Bronchiectasis is a sequela of lung infection and destruction, with irreversible dilation of the bronchi resulting from the extreme inflammation and overexpression of lung matrix-degrading proteases, which lead to damage to the elastic and muscular components of the airway.2 Previous studies have examined the clinical characteristics of patients with TB and their association with bronchiectasis; however, data on the risk of TB in patients with bronchiectasis is limited.3 4 Bronchiectasis increases the risk of pulmonary infection due to structural and functional changes in the airways. The dilation and distortion of the bronchi disrupt the mucociliary clearance mechanism, making it less effective in removing bacteria and other micro-organisms from the airways. Therefore, this process conversely increases the risk of bacterial growth and colonisation. Furthermore, chronic inflammation associated with bronchiectasis can adversely affect the immune response in the airways. The presence of inflammatory cells and mediators in the airway may lead to tissue damage, further compromising the ability of the respiratory system to defend against infections.5 6 In a recent systematic review, Hamada et al analysed the existing evidence on the risk of TB in patients with chronic airway diseases, including asthma, chronic obstructive pulmonary disease and bronchiectasis.7 They found that patients with chronic obstructive pulmonary disease had an increased risk of TB, whereas the findings in patients with asthma were inconsistent and studies on bronchiectasis were limited.
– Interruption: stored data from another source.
===== src/rtl/sdbg_watch_pkg.sv =====
package sdbg_watch_pkg;

    // Port operating mode; JTAG is the power-on default
    typedef enum logic {
        MODE_JTAG  = 1'b0,
        MODE_SWIRE = 1'b1
    } port_mode_e;

    // Registered outputs of the watcher top
    typedef struct packed {
        port_mode_e mode;
        logic       lr_pulse;
        logic       id_pend;
    } watch_state_t;

    // Select pattern, first-sent bit in the MSB
    localparam logic [15:0] SELECT_PATTERN_DEFAULT = 16'h79E7;

endpackage


===== src/rtl/sdbg_run_counter.sv =====
module sdbg_run_counter #(
    parameter int RUN_LEN = 50
) (
    input  logic clk,
    input  logic rst_n,
    input  logic valid_i,
    input  logic bit_i,
    output logic full_o,
    output logic hit_o
);
    localparam int              CNT_W   = $clog2(RUN_LEN + 1);
    localparam logic [CNT_W-1:0] CNT_MAX = CNT_W'(RUN_LEN);
    localparam logic [CNT_W-1:0] CNT_PRE = CNT_W'(RUN_LEN - 1);

    typedef struct packed {
        logic [CNT_W-1:0] cnt;
    } run_state_t;

    run_state_t st_d, st_q;

    // Saturating run-of-ones counter; a valid zero clears it
    always_comb begin
        st_d = st_q;
        if (valid_i) begin
            if (!bit_i) begin
                st_d.cnt = '0;
            end else if (st_q.cnt != CNT_MAX) begin
                st_d.cnt = st_q.cnt + 1'b1;
            end
        end
    end

    always_ff @(posedge clk or negedge rst_n) begin
        if (!rst_n) begin
            st_q <= '0;
        end else begin
            st_q <= st_d;
        end
    end

    assign full_o = (st_q.cnt == CNT_MAX);
    assign hit_o  = valid_i && bit_i && (st_q.cnt == CNT_PRE);

endmodule
$ cat src/rtl/stnode_pkg.sv
// Shared register selector codes for the status node.
package stnode_pkg;
    typedef enum logic [2:0] {
        SEL_COND   = 3'd0,
        SEL_EVENT  = 3'd1,
        SEL_ENABLE = 3'd2,
        SEL_RISE   = 3'd3,
        SEL_FALL   = 3'd4
    } reg_sel_e;
endpackage

$ cat src/rtl/stnode_masks.sv
// Holds the enable, rising-filter and falling-filter masks.
// Assumes the write data are already valid in the cycle of the write strobe.
// The reserved top bit is forced to zero on every write.
module stnode_masks
    import stnode_pkg::*;
#(
    parameter int WIDTH = 16
) (
    input  logic             clk,
    input  logic             rst_n,
    input  logic             wr_en,
    input  logic [2:0]       wr_sel,
    input  logic [WIDTH-1:0] wr_data,
    output logic [WIDTH-1:0] en_q,
    output logic [WIDTH-1:0] rise_q,
    output logic [WIDTH-1:0] fall_q
);
    localparam logic [WIDTH-1:0] USE_MASK = {1'b0, {(WIDTH-1){1'b1}}};

    logic [WIDTH-1:0] data_m;
    assign data_m = wr_data & USE_MASK;

    // Mask update: an enable write also loads the rising filter.
    always_ff @(posedge clk) begin
        if (!rst_n) begin
            en_q   <= '0;
            rise_q <= '0;
            fall_q <= '0;
        end else if (wr_en) begin
            case (wr_sel)
                SEL_ENABLE: begin
                    en_q   <= data_m;
                    rise_q <= data_m;
                end
                SEL_RISE: rise_q <= data_m;
                SEL_FALL: fall_q <= data_m;
                default:  ;
            endcase
        end
    end

    // an enable write leaves both masks holding the same value
    a_r4_enable_mirrors_rise: assert property (@(posedge clk) disable iff (!rst_n)
        (wr_en && wr_sel == SEL_ENABLE) |=> (rise_q == en_q));
endmodule

$ cat src/rtl/stnode_edges.sv
// Compares the condition vector with its copy from one clock earlier.
// Keeps each edge that its direction mask selects.
// Assumes cond_m is synchronous to clk.
module stnode_edges #(
    parameter int WIDTH = 16
) (
    input  logic             clk,
    input  logic             rst_n,
    input  logic [WIDTH-1:0] cond_m,
    input  logic [WIDTH-1:0] rise_q,
    input  logic [WIDTH-1:0] fall_q,
    output logic [WIDTH-1:0] set_vec
);
    logic [WIDTH-1:0] cond_q;

    // Previous-cycle copy of the conditions.
    always_ff @(posedge clk) begin
        if (!rst_n) cond_q <= '0;
        else        cond_q <= cond_m;
    end

    // Per-bit filter: the rising or falling edge, each gated by its own mask.
    for (genvar i = 0; i < WIDTH; i++) begin : g_bit
        always_comb begin
            set_vec[i] = (cond_m[i] & ~cond_q[i] & rise_q[i]) |
                         (~cond_m[i] & cond_q[i] & fall_q[i]);
        end
    end

    // a bit whose condition has not moved produces no set request
    a_r11_steady_no_set: assert property (@(posedge clk) disable iff (!rst_n)
        ((set_vec & ~(cond_m ^ cond_q)) == '0));
endmodule

$ cat src/rtl/stnode_events.sv
// Sticky event register: set requests accumulate, and a read-clear empties it.
// When a set and a clear fall in the same cycle, the set wins.
module stnode_events #(
    parameter int WIDTH = 16
) (
    input  logic             clk,
    input  logic             rst_n,
    input  logic [WIDTH-1:0] set_vec,
    input  logic             clr,
    output logic [WIDTH-1:0] evt_q
);
    // Event accumulation, with the same-cycle edge overriding the clear.
    always_ff @(posedge clk) begin
        if (!rst_n) evt_q <= '0;
        else        evt_q <= (clr ? '0 : evt_q) | set_vec;
    end

    // every set request is visible after the edge
    a_r9_set_survives_clear: assert property (@(posedge clk) disable iff (!rst_n)
        (set_vec != '0) |=> ((evt_q & $past(set_vec)) == $past(set_vec)));
    // with no clear, bits already recorded stay recorded
    a_r7_hold_between_reads: assert property (@(posedge clk) disable iff (!rst_n)
        !clr |=> ((evt_q & $past(evt_q)) == $past(evt_q)));
    // a clear removes every bit that was not set again
    a_r5_clear_on_read: assert property (@(posedge clk) disable iff (!rst_n)
        clr |=> ((evt_q & ~$past(set_vec)) == '0));
endmodule

$ cat src/rtl/stat_node.sv
// One status node: condition view, edge filters, sticky events, enable
// mask and summary line. Assumes host strobes last one cycle each.
// Bit WIDTH-1 is reserved and is held at zero throughout.
module stat_node
    import stnode_pkg::*;
#(
    parameter int WIDTH = 16
) (
    input  logic             clk,
    input  logic             rst_n,
    input  logic [WIDTH-1:0] cond_in,
    input  logic             wr_en,
    input  logic [2:0]       wr_sel,
    input  logic [WIDTH-1:0] wr_data,
    input  logic             rd_en,
    input  logic [2:0]       rd_sel,
    output logic [WIDTH-1:0] rd_data,
    output logic             summary
);
    localparam logic [WIDTH-1:0] USE_MASK = {1'b0, {(WIDTH-1){1'b1}}};

    logic [WIDTH-1:0] cond_m, en_q, rise_q, fall_q, set_vec, evt_q;
    logic             evt_clr;

    assign cond_m  = cond_in & USE_MASK;
    assign evt_clr = rd_en && (rd_sel == SEL_EVENT);

    stnode_masks #(.WIDTH(WIDTH)) u_masks (
        .clk(clk), .rst_n(rst_n), .wr_en(wr_en), .wr_sel(wr_sel),
        .wr_data(wr_data), .en_q(en_q), .rise_q(rise_q), .fall_q(fall_q)
    );

    stnode_edges #(.WIDTH(WIDTH)) u_edges (
        .clk(clk), .rst_n(rst_n), .cond_m(cond_m), .rise_q(rise_q),
        .fall_q(fall_q), .set_vec(set_vec)
    );

    stnode_events #(.WIDTH(WIDTH)) u_events (
        .clk(clk), .rst_n(rst_n), .set_vec(set_vec), .clr(evt_clr),
        .evt_q(evt_q)
    );

    // Read mux selected by rd_sel.
    always_comb begin
        case (rd_sel)
            SEL_COND:   rd_data = cond_m;
            SEL_EVENT:  rd_data = evt_q;
            SEL_ENABLE: rd_data = en_q;
            SEL_RISE:   rd_data = rise_q;
            SEL_FALL:   rd_data = fall_q;
            default:    rd_data = '0;
        endcase
    end

    // Summary: the enabled events OR-reduced for the parent node.
    assign summary = |(evt_q & en_q);

    // the reserved bit never reaches the read port
    a_r8_reserved_zero: assert property (@(posedge clk) disable iff (!rst_n)
        rd_data[WIDTH-1] == 1'b0);
    // no summary while the event register is empty
    a_r6_summary_needs_event: assert property (@(posedge clk) disable iff (!rst_n)
        summary |-> (evt_q != '0));
endmodule

$ cat config.mk
export PLATFORM = sky130hd
export DESIGN_NAME = stat_node
export DESIGN_NICKNAME = d
export VERILOG_FILES = /design/src/rtl/stnode_pkg.sv /design/src/rtl/stnode_masks.sv /design/src/rtl/stnode_edges.sv /design/src/rtl/stnode_events.sv /design/src/rtl/stat_node.sv
export SDC_FILE = /design/constraint.sdc
export NUM_CORES = 1
export LEC_CHECK = 0
export ABC_AREA = 0
export ABC_CLOCK_PERIOD_IN_PS = 3100
export BUFFER_PORTS_ARGS = -buffer_cell sky130_fd_sc_hd__buf_2
export CORE_UTILIZATION = 30
export CTS_BUF_LIST = sky130_fd_sc_hd__clkbuf_4 sky130_fd_sc_hd__clkbuf_8
export CTS_CLUSTER_DIAMETER = 120
export DETAILED_ROUTE_END_ITERATION = 10
export HOLD_SLACK_MARGIN = 0.08
export PLACE_DENSITY = 0.49
export SYNTH_ARGS = -nofsm -noshare
export SYNTH_HDL_FRONTEND = slang
export SYNTH_SLANG_ARGS = --single-unit
$ cat constraint.sdc
create_clock -name clk -period 3.1 [get_ports clk]
set_input_delay 0.62 -clock clk [delete_from_list [all_inputs] [get_ports clk]]
set_output_delay 0.62 -clock clk [all_outputs]
set_load 0.02 [all_outputs]
; Word level (Yosys, flattened, before mapping)
; Index checks and enable logic that the tools add are counted.
[word_totals]
regBits = 76
in_bits = 42
output_inout_bits = 17
[classes]
eq_ne = 7
muxes = 2
bitwise_logic = 107
reduce_logical = 7
[op_table]
columns = op, count
row1 = case mux 16 bit (5 select lines), 1
row2 = bitwise AND 1 bit, 60
row3 = inverter 1 bit, 30
row4 = bitwise AND 16 x 15 -> 16 bit, 1
row5 = 2-to-1 mux 16 bit, 1
row6 = OR 16 x 15 -> 16 bit, 1
row7 = OR reduction 16 bit, 1
row8 = OR 1 bit, 15
row9 = == test 3 x 2 -> 1 bit (second input constant), 4
row10 = == test 3 bit (second input constant), 2
row11 = AND reduction 2 bit, 3
row12 = == test 3 x 1 -> 1 bit (second input constant), 1
row13 = logical NOT 3 bit, 1
row14 = OR reduction 2 bit, 1
row15 = logical AND 1 bit, 1

; Longest topological paths before layout
[logic_depth]
word_depth = 5
depth_mapped = 5
mapped_depth_nobuf = 3

; Modules after synthesis
; Synthesis repeated with hierarchy kept, for this count alone.
[hier_totals]
hier_cells = 390
hier_area_um2 = 3751.1
[modules_own_cells]
columns = mod, instances, cells_each, area_per_inst_um2, seq_area_each_um2
row1 = stnode_masks, 1, 170, 1729.2, 900.9
row2 = stat_node, 1, 88, 764.5, 0.0
row3 = stnode_edges, 1, 81, 691.9, 320.3
row4 = stnode_events, 1, 51, 565.5, 320.3

; Least setup slack after synthesis
; No wires, ideal clock.
[synth_timing]
path_kind = input port to output port
from = input rd_sel[1]
to = output rd_data[0]
arrival_time_ps = 1432
required_ps = 2480
slack_ps = 1048
path_stages = 5
path_cell_list = buf_6 -> buf_6 -> mux2i_1 -> nor2_1 -> a211o_1
[synth_via]
elab_chain_len = 2
word_cells_on_any_way = 6
[synth_lines]
columns = element, line
row1 = from (decl), stat_node.sv:16  ; input logic [2:0] rd_sel,
row2 = "== test 3 bit, or another cell as far along", stat_node.sv:45  ; case (rd_sel)
row3 = case mux 16 bit (5 select lines) *, stat_node.sv:45
row4 = to (decl), stat_node.sv:17  ; output logic [WIDTH-1:0] rd_data,
; Every way passes the cells marked *; elsewhere a longest branch is shown, timed or not.

; Worst setup path in the final report
[layout_timing]
from = input rd_sel[1]
to = output rd_data[12]
; Same word-level chain as after synthesis.

==> flow_summary.yaml <==
layout:
  nFillCells: 1157
  drive_above_1_share: 0.184
  final_cell_area_sq_um: 3980
  nNetsFinal: 483
  diodes: 0
  area_delta_synth_final_pct: 17.7
pwr:
  power.density_nw_per_um2: 521
  power_w: 0.00207
  peakVddDrop_uv: 191
  p_leak_nw: 1.61
sta:
  rsz0062_at_grt: "no"
  worst-slew-pin-transition_ps: 879
  period_minus_slack_ps: 2430
  fin_ws_ps: 672
  tns_ps: 0
  hold_viol_final: 0
  slew_violations: 0
  fin_skew_ps: 10.4
  max_freq_ghz: 0.412
  post-route-period-util: 0.783
  relSlewSlack: 0.413
  setup_violations: 0
worst_setup_path:
  rrSetupSlack_ps: 2390
  cp-end-kind: "primary output"
  r2r-end: "u_events.evt_q[12]$_SDFF_PN0_"
  cp.arrival_ps: 1810
  crit_top_cell: "buf_2"
  worstPathRequired_ps: 2480
  crit-reg2reg-launch: "u_edges.cond_q[12]$_SDFF_PN0_"
  max_stage_delay_ps: 400
  path_max_fanout: 11
  crit_path_start_kind: "input port"
  crit_type: "input port to primary output"
  rr_worst_depth: 2
  cpMaxStageDelayCell: "nor3b_2"
  path_cells: "buf_2, nor3b_2, buf_4, a21o_1, buf_2"
floorplanning:
  die_area_sq_um: 11700
  initial_core_util: 0.310
  core_sq_um: 10900
  rows: 38
  io_pins: 59
  die_x_um: 108
  die_h_um: 108
synth:
  ys.flop_type: "dfxtp_1"
  ys_ff_latch: 75
  async_flop_share: 0
  synth_area_leaders: "dfxtp_1 44%, nand2_1 10%, mux2i_1 8.6%"
  syn_inst: 394
  synth.top_cell.area_share: 0.444
  yosys.area.top_type: "dfxtp_1"
  synth_commonest_cells: "91 x nand2_1, 75 x dfxtp_1, 31 x a21oi_1, 31 x nand3b_1, 29 x mux2i_1"
  synth-edff-count: 0
  syn-cell-area_sq_um: 3380
  yosysSeqAreaShare: 0.444
  synth_cell_types: 31
  yosysMostFrequentCell: "nand2_1"
  avgSynthCellArea_sq_um: 8.58
  yosys_warnings: 0
  syn_nets: 436
detailed_routing:
  ant_nets: 0
  initialDrtViolationCount: 159
  vias: 2976
  vias_per_cell: 5.08
  firstDrtPassIters: 4
  wire_per_inst_um: 16.4
  wirelength_um: 9620
  drc: 0
worst_hold_path:
  hold_path_end: "u_masks.fall_q[7]$_SDFFE_PN0P_"
  worst_hold_startpoint: "u_masks.fall_q[7]$_SDFFE_PN0P_"
  hp-class: "register to register"
  holdPathStages: 2
outcome:
  status: "finished clean"
clock_network:
  cts_tree: "built"
  clk_latency_ps: 350
  cts_buffer_depth: 2
  cts_resized: 0
  cts.sinks: 75
  cts-root-buf: "clkbuf_8"
  path_clk_slew_ps: 70
  cts_setup_buffers: 0
  hold_buffers: 0
  cts_buffers: 9
  htreeDepth: 3
placed_design:
  numPortBuffers: 55
  gp_congestion: 0.733
  dpl-instance-area_sq_um: 3750
  hpwl_um: 5940
  pre_cts_ws_ps: 645
grt:
  grt_max_degree: 46
  overflow: 0
  antenna_found_initial: 0
  grt_pass1_wl_um: 15200
  grt_pass1_vias: 2860
  grt_usage: 0.174
flow_run:
  drv_cap: 0
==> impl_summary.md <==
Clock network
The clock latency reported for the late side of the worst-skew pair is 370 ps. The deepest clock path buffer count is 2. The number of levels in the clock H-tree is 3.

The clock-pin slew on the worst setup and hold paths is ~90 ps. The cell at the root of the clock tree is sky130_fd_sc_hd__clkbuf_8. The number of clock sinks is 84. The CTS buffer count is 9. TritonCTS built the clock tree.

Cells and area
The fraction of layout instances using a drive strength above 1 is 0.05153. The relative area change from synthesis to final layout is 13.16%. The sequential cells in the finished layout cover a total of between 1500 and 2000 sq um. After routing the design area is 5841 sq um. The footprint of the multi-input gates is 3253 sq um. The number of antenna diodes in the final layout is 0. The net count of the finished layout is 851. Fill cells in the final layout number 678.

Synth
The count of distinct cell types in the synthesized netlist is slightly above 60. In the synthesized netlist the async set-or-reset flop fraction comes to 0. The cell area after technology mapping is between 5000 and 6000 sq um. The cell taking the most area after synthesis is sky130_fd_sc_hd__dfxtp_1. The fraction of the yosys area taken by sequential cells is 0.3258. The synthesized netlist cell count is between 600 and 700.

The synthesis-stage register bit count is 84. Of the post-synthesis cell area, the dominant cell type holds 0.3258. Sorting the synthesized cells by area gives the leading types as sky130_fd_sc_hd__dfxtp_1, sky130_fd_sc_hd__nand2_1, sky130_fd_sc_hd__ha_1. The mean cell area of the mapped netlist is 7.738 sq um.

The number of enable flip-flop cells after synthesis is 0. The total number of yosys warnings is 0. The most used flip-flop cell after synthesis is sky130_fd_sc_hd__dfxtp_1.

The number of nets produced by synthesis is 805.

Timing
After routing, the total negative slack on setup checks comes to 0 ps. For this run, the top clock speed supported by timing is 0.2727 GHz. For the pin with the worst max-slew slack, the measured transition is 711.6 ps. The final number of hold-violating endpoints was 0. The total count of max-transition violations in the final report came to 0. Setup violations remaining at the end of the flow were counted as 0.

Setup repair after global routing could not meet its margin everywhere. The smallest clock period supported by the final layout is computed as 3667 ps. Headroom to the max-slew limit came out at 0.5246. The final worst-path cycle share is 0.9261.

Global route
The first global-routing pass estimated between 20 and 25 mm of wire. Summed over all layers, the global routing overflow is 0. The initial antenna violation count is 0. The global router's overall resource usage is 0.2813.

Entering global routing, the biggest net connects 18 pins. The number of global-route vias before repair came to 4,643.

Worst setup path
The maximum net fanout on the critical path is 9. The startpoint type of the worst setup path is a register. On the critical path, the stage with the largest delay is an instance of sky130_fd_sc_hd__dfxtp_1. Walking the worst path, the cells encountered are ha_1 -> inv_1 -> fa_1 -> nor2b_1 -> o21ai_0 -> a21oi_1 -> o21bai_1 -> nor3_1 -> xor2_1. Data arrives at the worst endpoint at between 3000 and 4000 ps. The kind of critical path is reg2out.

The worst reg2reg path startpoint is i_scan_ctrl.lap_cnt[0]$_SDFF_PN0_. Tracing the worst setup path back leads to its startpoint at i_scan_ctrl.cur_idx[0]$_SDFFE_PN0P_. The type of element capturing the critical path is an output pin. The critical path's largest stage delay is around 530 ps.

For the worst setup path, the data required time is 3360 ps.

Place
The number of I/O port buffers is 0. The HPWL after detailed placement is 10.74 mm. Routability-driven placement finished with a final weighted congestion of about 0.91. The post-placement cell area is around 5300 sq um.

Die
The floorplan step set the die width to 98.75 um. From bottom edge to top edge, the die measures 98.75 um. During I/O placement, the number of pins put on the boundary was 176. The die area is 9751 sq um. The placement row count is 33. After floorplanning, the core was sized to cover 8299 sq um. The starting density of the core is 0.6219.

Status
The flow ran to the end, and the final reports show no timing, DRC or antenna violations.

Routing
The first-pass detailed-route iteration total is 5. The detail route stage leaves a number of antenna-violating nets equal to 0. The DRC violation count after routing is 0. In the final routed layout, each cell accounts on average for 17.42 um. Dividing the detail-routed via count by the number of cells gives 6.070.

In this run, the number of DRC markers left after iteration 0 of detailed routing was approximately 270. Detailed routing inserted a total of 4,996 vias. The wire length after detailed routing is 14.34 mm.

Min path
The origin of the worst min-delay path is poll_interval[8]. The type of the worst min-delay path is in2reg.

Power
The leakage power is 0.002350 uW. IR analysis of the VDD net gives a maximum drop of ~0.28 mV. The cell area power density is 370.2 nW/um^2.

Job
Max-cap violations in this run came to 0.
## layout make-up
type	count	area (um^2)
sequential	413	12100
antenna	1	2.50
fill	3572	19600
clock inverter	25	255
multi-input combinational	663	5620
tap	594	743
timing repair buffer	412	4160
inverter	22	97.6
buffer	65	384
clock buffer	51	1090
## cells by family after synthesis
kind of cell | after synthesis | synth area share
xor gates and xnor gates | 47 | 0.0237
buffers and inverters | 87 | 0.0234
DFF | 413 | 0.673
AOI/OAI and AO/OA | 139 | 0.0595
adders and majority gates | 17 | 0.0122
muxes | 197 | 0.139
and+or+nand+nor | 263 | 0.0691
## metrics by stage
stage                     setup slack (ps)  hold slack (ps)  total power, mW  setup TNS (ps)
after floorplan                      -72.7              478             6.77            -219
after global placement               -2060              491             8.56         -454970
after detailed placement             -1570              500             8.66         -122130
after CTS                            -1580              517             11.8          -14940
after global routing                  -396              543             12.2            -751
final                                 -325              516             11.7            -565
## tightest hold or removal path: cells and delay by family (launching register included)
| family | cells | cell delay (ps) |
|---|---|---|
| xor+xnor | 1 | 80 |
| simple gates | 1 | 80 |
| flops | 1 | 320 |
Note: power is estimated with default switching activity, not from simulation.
Statins were initially developed to reduce the endogenous synthesis of cholesterol, but have been found to exhibit anti-inflammatory effects through modulation of the innate and adaptive immune systems via blocking cytokine action and decreasing their production.8 In a previous study, statins decreased lipopolysaccharide-induced lung inflammation in healthy human volunteers.9 Furthermore, a randomised controlled trial in patients with bronchiectasis demonstrated that statins significantly reduced systemic inflammation and serum levels of CXCL8, tumour necrosis factor and intercellular adhesion molecules.10
Based on the above, our hypothesis was statin treatment could reduce the risk of TB in patients with bronchiectasis through the modulation of airway inflammation. Our primary objective is to evaluate the TB risk within the bronchiectasis population, as nationwide epidemiological data on this specific risk are currently unavailable. Moreover, the chronic inflammation linked to bronchiectasis may cause the potential impairment to the immune response in the airways. We assumed that statins, known for the effects of immune-modulating, may play a role in reducing the risk of TB in patients with bronchiectasis.